Following are summaries of some of the main stories in a selection of Lebanese newspapers Tuesday. The Daily Star cannot vouch for the accuracy of these reports.
An-Nahar
Data, budget, electricity on Cabinet table
Efforts to overcome Aoun’s rejection of appointments
Political, security and financial issues will be discussed during the Cabinet’s extraordinary session Tuesday and an ordinary meeting Wednesday.
Preparations were under way for today's session, which is devoted to debating the draft budget and a proposal put forward by Prime Minister Najib Mikati.
Also on the Cabinet’s agenda is Energy Minister Jibran Bassil’s electricity proposal.
Ministerial sources said the electricity issue will be the subject of a wide-ranging debate.
On the political level, the telecoms data, an issue outside the agenda, will be discussed during the Cabinet’s meeting.
Al-Anwar
ISF, Army boost coordination to confront mounting threats
A series of accumulated crises faces Cabinet today and will be a true test of the government’s cohesion. These crises include electricity, fuel oil, public appointments, the state budget, and finally, and perhaps most explosively, the Telecoms Minister’s move to deny security forces access to telecoms data, even after reports of plots targeting security and political figures.
The security issue was discussed at Baabda Palace Monday during a meeting between President Michel Sleiman and Lebanese Army commander Gen. Jean Kahwaji. The issue was also raised in a meeting Monday between Prime Minister Najib Mikati and Internal Security Forces (ISF) chief Maj. Gen. Ashraf Rifi at the Grand Serail.
Kahwaji and Rifi also discussed, during a meeting at the Defense Ministry in suburban Yarze, the security situation and ways to enhance cooperation and coordination between the army and security forces so as to maintain the country’s stability.
Sources said last night that politicians and lawmakers were advised to take precautionary security measures.
Al-Joumhouria
Al-Joumhouria publishes nominations for appointments to regulatory bodies ... [Cabinet] likely to renew contracts with mobile operators
On Monday, the Cabinet will once again tackle several weighty and controversial issues, including electricity, telecommunications and the state budget. The meeting is likely to be one filled with intense political bickering, after Free Patriotic Movement leader Michel Aoun launched an attack that did not exclude President Michel Sleiman.

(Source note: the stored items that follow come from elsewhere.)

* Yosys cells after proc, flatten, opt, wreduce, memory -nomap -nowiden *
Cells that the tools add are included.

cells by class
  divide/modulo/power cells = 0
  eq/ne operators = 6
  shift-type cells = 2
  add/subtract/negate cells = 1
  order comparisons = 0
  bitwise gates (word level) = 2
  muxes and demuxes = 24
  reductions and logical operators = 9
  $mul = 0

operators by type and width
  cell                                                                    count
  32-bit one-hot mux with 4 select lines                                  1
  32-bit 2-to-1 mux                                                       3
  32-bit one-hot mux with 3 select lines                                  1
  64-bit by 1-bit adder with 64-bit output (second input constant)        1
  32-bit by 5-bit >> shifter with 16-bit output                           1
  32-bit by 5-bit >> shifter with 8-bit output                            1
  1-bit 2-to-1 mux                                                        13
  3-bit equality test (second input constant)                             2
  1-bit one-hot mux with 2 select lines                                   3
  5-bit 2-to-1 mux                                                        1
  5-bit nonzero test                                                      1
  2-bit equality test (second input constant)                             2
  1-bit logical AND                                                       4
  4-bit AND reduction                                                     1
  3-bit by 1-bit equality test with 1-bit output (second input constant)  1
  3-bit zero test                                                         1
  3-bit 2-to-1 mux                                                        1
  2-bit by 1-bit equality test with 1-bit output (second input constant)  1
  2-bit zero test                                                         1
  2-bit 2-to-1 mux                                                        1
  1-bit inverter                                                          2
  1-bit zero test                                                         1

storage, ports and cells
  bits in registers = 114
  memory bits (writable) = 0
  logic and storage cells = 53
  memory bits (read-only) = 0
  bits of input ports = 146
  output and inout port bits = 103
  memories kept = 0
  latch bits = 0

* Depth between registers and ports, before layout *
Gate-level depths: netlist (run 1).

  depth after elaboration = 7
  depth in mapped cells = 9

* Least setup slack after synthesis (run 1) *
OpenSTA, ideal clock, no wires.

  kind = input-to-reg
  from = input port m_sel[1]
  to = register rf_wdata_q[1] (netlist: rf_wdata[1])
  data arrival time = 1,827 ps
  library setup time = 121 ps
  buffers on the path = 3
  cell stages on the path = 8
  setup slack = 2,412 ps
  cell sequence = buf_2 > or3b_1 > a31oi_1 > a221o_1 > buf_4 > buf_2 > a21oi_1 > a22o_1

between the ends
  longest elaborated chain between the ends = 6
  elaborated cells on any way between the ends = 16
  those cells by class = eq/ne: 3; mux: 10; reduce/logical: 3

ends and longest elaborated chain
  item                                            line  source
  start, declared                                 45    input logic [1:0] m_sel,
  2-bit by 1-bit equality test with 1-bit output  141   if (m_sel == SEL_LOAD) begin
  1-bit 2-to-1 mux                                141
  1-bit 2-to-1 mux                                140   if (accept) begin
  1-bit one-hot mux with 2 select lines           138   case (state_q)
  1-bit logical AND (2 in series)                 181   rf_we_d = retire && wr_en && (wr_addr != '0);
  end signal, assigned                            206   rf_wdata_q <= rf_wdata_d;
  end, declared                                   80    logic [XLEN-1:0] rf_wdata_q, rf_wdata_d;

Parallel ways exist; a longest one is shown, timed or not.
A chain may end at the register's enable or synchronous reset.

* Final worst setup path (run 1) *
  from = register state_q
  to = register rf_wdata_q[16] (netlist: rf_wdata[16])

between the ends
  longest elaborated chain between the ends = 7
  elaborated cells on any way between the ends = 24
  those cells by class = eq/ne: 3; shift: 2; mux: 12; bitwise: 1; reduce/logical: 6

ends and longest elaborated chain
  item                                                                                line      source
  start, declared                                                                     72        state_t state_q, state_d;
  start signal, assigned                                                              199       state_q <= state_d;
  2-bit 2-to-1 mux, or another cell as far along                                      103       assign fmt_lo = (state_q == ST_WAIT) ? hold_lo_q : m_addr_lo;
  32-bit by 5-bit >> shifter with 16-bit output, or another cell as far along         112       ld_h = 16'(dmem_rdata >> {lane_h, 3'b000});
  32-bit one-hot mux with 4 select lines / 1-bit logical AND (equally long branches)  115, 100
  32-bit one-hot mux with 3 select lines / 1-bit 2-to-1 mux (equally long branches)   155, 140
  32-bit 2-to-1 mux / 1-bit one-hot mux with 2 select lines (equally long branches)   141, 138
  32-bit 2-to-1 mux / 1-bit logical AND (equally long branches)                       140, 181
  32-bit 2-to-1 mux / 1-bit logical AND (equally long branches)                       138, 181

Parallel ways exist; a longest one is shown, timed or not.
[src/rtl/irq_arbiter.sv]
// Fixed-priority interrupt arbiter: tracks pending lines (edge or level per line) and
// presents one request at a time to the ID stage, holding it until the core acknowledges.
module irq_arbiter #(
    parameter int unsigned          NUM_IRQ   = 16,
    parameter logic [NUM_IRQ-1:0]   EDGE_MASK = '0
) (
    input  logic               clk,
    input  logic               reset_n,
    input  logic [NUM_IRQ-1:0] irq_src,
    input  logic [NUM_IRQ-1:0] irq_en,
    input  logic               global_ie,
    input  logic               irq_ack,
    output logic               irq_req,
    output logic [4:0]         irq_id,
    output logic [NUM_IRQ-1:0] irq_pending
);

    typedef enum logic [1:0] {
        S_IDLE,
        S_REQ,
        S_GAP
    } state_t;

    state_t             state;
    state_t             state_nxt;
    logic [NUM_IRQ-1:0] src_q;
    logic [NUM_IRQ-1:0] pending_nxt;
    logic [NUM_IRQ-1:0] eligible;
    logic [NUM_IRQ-1:0] ack_clear;
    logic [4:0]         winner;
    logic [4:0]         id_nxt;
    logic               any_eligible;
    logic               found;
    logic               ack_valid;

    // An ack only means something while a request is actually being presented.
    assign ack_valid = (state == S_REQ) && irq_ack;

    always_comb begin
        ack_clear = '0;
        for (int unsigned i = 0; i < NUM_IRQ; i++) begin
            ack_clear[i] = ack_valid && (irq_id == 5'(i));
        end
    end

    // Edge lines: a new rising edge beats a simultaneous ack clear.
    always_comb begin
        pending_nxt = irq_pending;
        for (int unsigned i = 0; i < NUM_IRQ; i++) begin
            if (EDGE_MASK[i]) begin
                if (irq_src[i] && !src_q[i]) begin
                    pending_nxt[i] = 1'b1;
                end else if (ack_clear[i]) begin
                    pending_nxt[i] = 1'b0;
                end
            end else begin
                pending_nxt[i] = irq_src[i];
            end
        end
    end

    always_comb begin
        eligible     = global_ie ? (irq_pending & irq_en) : '0;
        any_eligible = |eligible;
        winner       = '0;
        found        = 1'b0;
        for (int unsigned i = 0; i < NUM_IRQ; i++) begin
            if (eligible[i] && !found) begin
                winner = 5'(i);
                found  = 1'b1;
            end
        end
    end

    always_comb begin
        state_nxt = state;
        id_nxt    = irq_id;
        unique case (state)
            S_IDLE: begin
                if (any_eligible) begin
                    state_nxt = S_REQ;
                    id_nxt    = winner;
                end
            end
            S_REQ: begin
                if (irq_ack) begin
                    state_nxt = S_GAP;
                end
            end
            S_GAP: begin
                state_nxt = S_IDLE;
            end
            default: begin
                state_nxt = S_IDLE;
            end
        endcase
    end

    always_ff @(posedge clk) begin
        if (!reset_n) begin
            state       <= S_IDLE;
            irq_req     <= 1'b0;
            irq_id      <= '0;
            irq_pending <= '0;
            src_q       <= '0;
        end else begin
            state       <= state_nxt;
            irq_req     <= (state_nxt == S_REQ);
            irq_id      <= id_nxt;
            irq_pending <= pending_nxt;
            src_q       <= irq_src;
        end
    end

endmodule

[config.mk]
export PLATFORM = sky130hd
export DESIGN_NAME = irq_arbiter
export DESIGN_NICKNAME = d
export VERILOG_FILES = /design/src/rtl/irq_arbiter.sv
export SDC_FILE = /design/constraint.sdc
export NUM_CORES = 1
export LEC_CHECK = 0
export ABC_AREA = 0
export CAP_MARGIN = 30
export CORE_AREA = 8 8 61 63
export DETAILED_ROUTE_END_ITERATION = 16
export DIE_AREA = 0 0 69 71
export GPL_ROUTABILITY_DRIVEN = 0
export PLACE_DENSITY = 0.83
export SETUP_SLACK_MARGIN = 0.02
export SLEW_MARGIN = 25
export SYNTH_ARGS = -nofsm -noshare
export SYNTH_HDL_FRONTEND = slang
export SYNTH_SLANG_ARGS = --single-unit
[constraint.sdc]
create_clock -name clk -period 2.06 [get_ports clk]
set_clock_uncertainty 0.15 [all_clocks]
set_input_delay 0.309 -clock clk [delete_from_list [all_inputs] [get_ports clk]]
set_output_delay 0.309 -clock clk [all_outputs]
set_load 0.03 [all_outputs]
* After elaboration in Yosys (flattened, before gate mapping)
Cells that the tools add are included.
Cells by class: eq/ne operators 2, muxes and demuxes 34, bitwise gates (word level) 1, reductions and logical operators 33
Operators with widths (count):
- 2-to-1 mux 5 bit | 14
- AND 16 bit | 1
- 2-to-1 mux 1 bit | 16
- 2-to-1 mux 16 bit | 1
- OR reduction 16 bit | 1
- logical AND 1 bit | 15
- zero test 1 bit | 15
- == test 2 x 1 -> 1 bit (second input constant) | 2
- 2-to-1 mux 2 bit | 2
- case mux 2 bit (2 select lines) | 1
- zero test 2 bit | 1
- AND reduction 2 bit | 1
Storage, ports and cells: register bits after elaboration 24, output and inout port bits 22, logic and storage cells 74

* Logic depth before layout (Yosys ltp)
Gate-level depths: netlist of run 1.
depth in word-level cells 48, mapped depth 5, depth with buffers taken out 5

* Worst setup path after synthesis of run 1
Ideal clock, no wire load.
path kind flip-flop to flip-flop, start point reg irq_pending[2], end point reg irq_id[2], setup time 0.122 ns, data arrival time 1.495 ns, setup slack 0.293 ns, cell stages (with the launch flop) 6, clock period less this slack 1.767 ns, cell sequence dfxtp_1 -> a22oi_4 -> a41oi_4 -> o31a_1 -> or2_1 -> o311a_1
Between the ends: word-level cells in the longest chain between the ends 43
RTL lines:
- start, declared | RTL line 15 | output logic [NUM_IRQ-1:0] irq_pending
- start signal, assigned | RTL line 110 | irq_pending <= pending_nxt;
- AND 16 bit * | RTL line 63 | eligible = global_ie ? (irq_pending & irq_en) : '0;
- 2-to-1 mux 16 bit * | RTL line 63
- logical AND 1 bit | RTL line 68 | if (eligible[i] && !found) begin
- 2-to-1 mux 1 bit | RTL line 68
- zero test 1 bit | RTL line 68
- logical AND 1 bit | RTL line 68
- 2-to-1 mux 1 bit | RTL line 68
- zero test 1 bit | RTL line 68
- [27 not listed]
- logical AND 1 bit | RTL line 68
- 2-to-1 mux 1 bit | RTL line 68
- zero test 1 bit | RTL line 68
- logical AND 1 bit | RTL line 68
- 2-to-1 mux 1 bit | RTL line 68
- zero test 1 bit | RTL line 68
- logical AND 1 bit | RTL line 68
- 2-to-1 mux 5 bit | RTL line 68
- end signal, assigned | RTL line 109 | irq_id <= id_nxt;
- end, declared | RTL line 14 | output logic [4:0] irq_id,
Every way passes the cells marked *; elsewhere a longest branch is shown, timed or not. A chain may end at the register's enable or synchronous reset.

* Worst setup path after layout of run 1
start point reg irq_pending[7], end point out irq_pending[7]
No word-level cell between the ends.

Aoun’s attack drew the ire of many politicians, especially Progressive Socialist Party leader Walid Jumblatt, who described Aoun’s latest comments as "very cheap."
Defending the "martyrs of the Cedar Revolution," Jumblatt said: “Had it not been for the blood [the martyrs' shed], Aoun would not have returned from his luxurious Parisian exile."
Al-Mustaqbal
Jumblatt reminds: martyrs' blood contributed to the return of the exile from Paris
Tufaili warns Hezbollah against alignment with Israel
Former Hezbollah chief Sheikh Sobhi Tufaili launched a series of attacks starting with Hezbollah, passing through Iran all the way to Syria, stressing that the Syrian regime’s fall was inevitable.
Tufaili, during an interview with MTV television channel late Monday, stressed that Hezbollah’s “invasion” of Beirut on May 7, 2008 paved the way for Sunni-Shiite strife “for which we will pay today."
He said Iran and Hezbollah, through their support of the Syrian regime, also incited Sunni-Shiite discord.
Tufaili said Hezbollah gave up resistance with the April 1996 Understanding. He also accused the Syrian regime of preventing an Israeli withdrawal from south Lebanon until 2000 under an Israeli-Iranian agreement.
He said there were talks within the Shiite community in Lebanon, including sources close to Hezbollah, about a likely alliance between Hezbollah and Israel in the event of the fall of the Syrian regime, warning against such an alignment.